(Stored data)
$ cat src/rtl/cco_pkg.sv
// constants, register map and carrier types for the communication-object bank
// assumes one 100 MHz clock and an APB master with 32-bit data on the far side
package cco_pkg;

  // register indices; byte address is four times the index
  localparam logic [17:0] CCO_IDX_HB_PERIOD = 18'h01017;
  localparam logic [17:0] CCO_IDX_SYNC_WRAP = 18'h01019;
  localparam logic [17:0] CCO_IDX_ID_COUNT = 18'h01100;
  localparam logic [17:0] CCO_IDX_MAKER = 18'h01101;
  localparam logic [17:0] CCO_IDX_PRODUCT = 18'h01102;
  localparam logic [17:0] CCO_IDX_REVISION = 18'h01103;
  localparam logic [17:0] CCO_IDX_SERIAL = 18'h01104;
  localparam logic [17:0] CCO_IDX_VFY_COUNT = 18'h01120;
  localparam logic [17:0] CCO_IDX_CFG_DATE = 18'h01121;
  localparam logic [17:0] CCO_IDX_CFG_TIME = 18'h01122;
  localparam logic [17:0] CCO_IDX_GUARD_CTRL = 18'h01200;
  localparam logic [17:0] CCO_IDX_STATUS = 18'h01201;

  // reset values and fixed contents
  localparam logic [15:0] CCO_HB_RESET = 16'h0000;
  localparam logic [7:0] CCO_WRAP_RESET = 8'h00;
  localparam logic [7:0] CCO_WRAP_MIN = 8'h02;
  localparam logic [7:0] CCO_WRAP_MAX = 8'hF0;
  localparam logic [7:0] CCO_ID_ENTRIES = 8'h04;
  localparam logic [7:0] CCO_VFY_ENTRIES = 8'h02;
  localparam logic [31:0] CCO_WORD_RESET = 32'h00000000;
  // identity words: arbitrary neutral values
  localparam logic [31:0] CCO_MAKER_DEF = 32'h0000A5A1;
  localparam logic [31:0] CCO_PRODUCT_DEF = 32'h00000101;
  localparam logic [31:0] CCO_REVISION_DEF = 32'h00010000;
  localparam logic [31:0] CCO_SERIAL_DEF = 32'h00000000;

  // guard control fields: bit 16 enable, bits 15:0 guard time in ms
  localparam int CCO_GC_EN_BIT = 16;
  localparam logic [15:0] CCO_GUARD_RESET = 16'h0000;

  // status fields
  localparam int CCO_ST_HB_BIT = 8;
  localparam int CCO_ST_GUARD_BIT = 9;

  // timing
  localparam int CCO_CLK_PERIOD_NS = 10;
  localparam int CCO_MS_NS = 1000000;
  localparam int CCO_MS_CYCLES = CCO_MS_NS / CCO_CLK_PERIOD_NS;

  // apb carriers
  typedef struct packed {
    logic psel;
    logic penable;
    logic pwrite;
    logic [19:0] paddr;
    logic [31:0] pwdata;
  } cco_apb_req_s;

  typedef struct packed {
    logic pready;
    logic pslverr;
    logic [31:0] prdata;
  } cco_apb_rsp_s;

endpackage : cco_pkg

$ cat src/rtl/cco_interval_timer.sv
// millisecond interval timer: pulses once every period ticks
// assumes tick is a one-cycle enable on mclk; period zero holds it idle
`timescale 1ns/1ps
module cco_interval_timer
(
  // clock and reset
  input wire logic mclk,
  input wire logic rst_b,
  // control
  input wire logic tick,
  input wire logic restart,
  input wire logic [15:0] period,
  // result
  output logic expire
);
  import cco_pkg::*;

  logic [15:0] count;

  // count ticks; a zero period parks the timer so nothing fires
  always_ff @(posedge mclk)
  begin
    if (!rst_b)
    begin
      count <= 16'h0000;
      expire <= 1'b0;
    end
    else if (restart || period == 16'h0000)
    begin
      count <= 16'h0000;
      expire <= 1'b0;
    end
    else if (tick)
    begin
      if (count + 16'h0001 >= period)
      begin
        count <= 16'h0000;
        expire <= 1'b1;
      end
      else
      begin
        count <= count + 16'h0001;
        expire <= 1'b0;
      end
    end
    else
    begin
      expire <= 1'b0;
    end
  end

endmodule : cco_interval_timer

**WHAT TO PRODUCE**
Please copy out the data above exactly.

**RESPONSE AREA**
$ cat src/rtl/cco_pkg.sv
// constants, register map and carrier types for the communication-object bank
// assumes one 100 MHz clock and an APB master with 32-bit data on the far side
package cco_pkg;

  // register indices; byte address is four times the index
  localparam logic [17:0] CCO_IDX_HB_PERIOD = 18'h01017;
  localparam logic [17:0] CCO_IDX_SYNC_WRAP = 18'h01019;
  localparam logic [17:0] CCO_IDX_ID_COUNT = 18'h01100;
  localparam logic [17:0] CCO_IDX_MAKER = 18'h01101;
  localparam logic [17:0] CCO_IDX_PRODUCT = 18'h01102;
  localparam logic [17:0] CCO_IDX_REVISION = 18'h01103;
  localparam logic [17:0] CCO_IDX_SERIAL = 18'h01104;
  localparam logic [17:0] CCO_IDX_VFY_COUNT = 18'h01120;
  localparam logic [17:0] CCO_IDX_CFG_DATE = 18'h01121;
  localparam logic [17:0] CCO_IDX_CFG_TIME = 18'h01122;
  localparam logic [17:0] CCO_IDX_GUARD_CTRL = 18'h01200;
  localparam logic [17:0] CCO_IDX_STATUS = 18'h01201;

  // reset values and fixed contents
  localparam logic [15:0] CCO_HB_RESET = 16'h0000;
  localparam logic [7:0] CCO_WRAP_RESET = 8'h00;
  localparam logic [7:0] CCO_WRAP_MIN = 8'h02;
  localparam logic [7:0] CCO_WRAP_MAX = 8'hF0;
  localparam logic [7:0] CCO_ID_ENTRIES = 8'h04;
  localparam logic [7:0] CCO_VFY_ENTRIES = 8'h02;
  localparam logic [31:0] CCO_WORD_RESET = 32'h00000000;
  // identity words: arbitrary neutral values
  localparam logic [31:0] CCO_MAKER_DEF = 32'h0000A5A1;
  localparam logic [31:0] CCO_PRODUCT_DEF = 32'h00000101;
  localparam logic [31:0] CCO_REVISION_DEF = 32'h00010000;
  localparam logic [31:0] CCO_SERIAL_DEF = 32'h00000000;

  // guard control fields: bit 16 enable, bits 15:0 guard time in ms
  localparam int CCO_GC_EN_BIT = 16;
  localparam logic [15:0] CCO_GUARD_RESET = 16'h0000;

  // status fields
  localparam int CCO_ST_HB_BIT = 8;
  localparam int CCO_ST_GUARD_BIT = 9;

  // timing
  localparam int CCO_CLK_PERIOD_NS = 10;
  localparam int CCO_MS_NS = 1000000;
  localparam int CCO_MS_CYCLES = CCO_MS_NS / CCO_CLK_PERIOD_NS;

  // apb carriers
  typedef struct packed {
    logic psel;
    logic penable;
    logic pwrite;
    logic [19:0] paddr;
    logic [31:0] pwdata;
  } cco_apb_req_s;

  typedef struct packed {
    logic pready;
    logic pslverr;
    logic [31:0] prdata;
  } cco_apb_rsp_s;

endpackage : cco_pkg

$ cat src/rtl/cco_interval_timer.sv
// millisecond interval timer: pulses once every period ticks
// assumes tick is a one-cycle enable on mclk; period zero holds it idle
`timescale 1ns/1ps
module cco_interval_timer
(
  // clock and reset
  input wire logic mclk,
  input wire logic rst_b,
  // control
  input wire logic tick,
  input wire logic restart,
  input wire logic [15:0] period,
  // result
  output logic expire
);
  import cco_pkg::*;

  logic [15:0] count;

  // count ticks; a zero period parks the timer so nothing fires
  always_ff @(posedge mclk)
  begin
    if (!rst_b)
    begin
      count <= 16'h0000;
      expire <= 1'b0;
    end
    else if (restart || period == 16'h0000)
    begin
      count <= 16'h0000;
      expire <= 1'b0;
    end
    else if (tick)
    begin
      if (count + 16'h0001 >= period)
      begin
        count <= 16'h0000;
        expire <= 1'b1;
      end
      else
      begin
        count <= count + 16'h0001;
        expire <= 1'b0;
      end
    end
    else
    begin
      expire <= 1'b0;
    end
  end

endmodule : cco_interval_timer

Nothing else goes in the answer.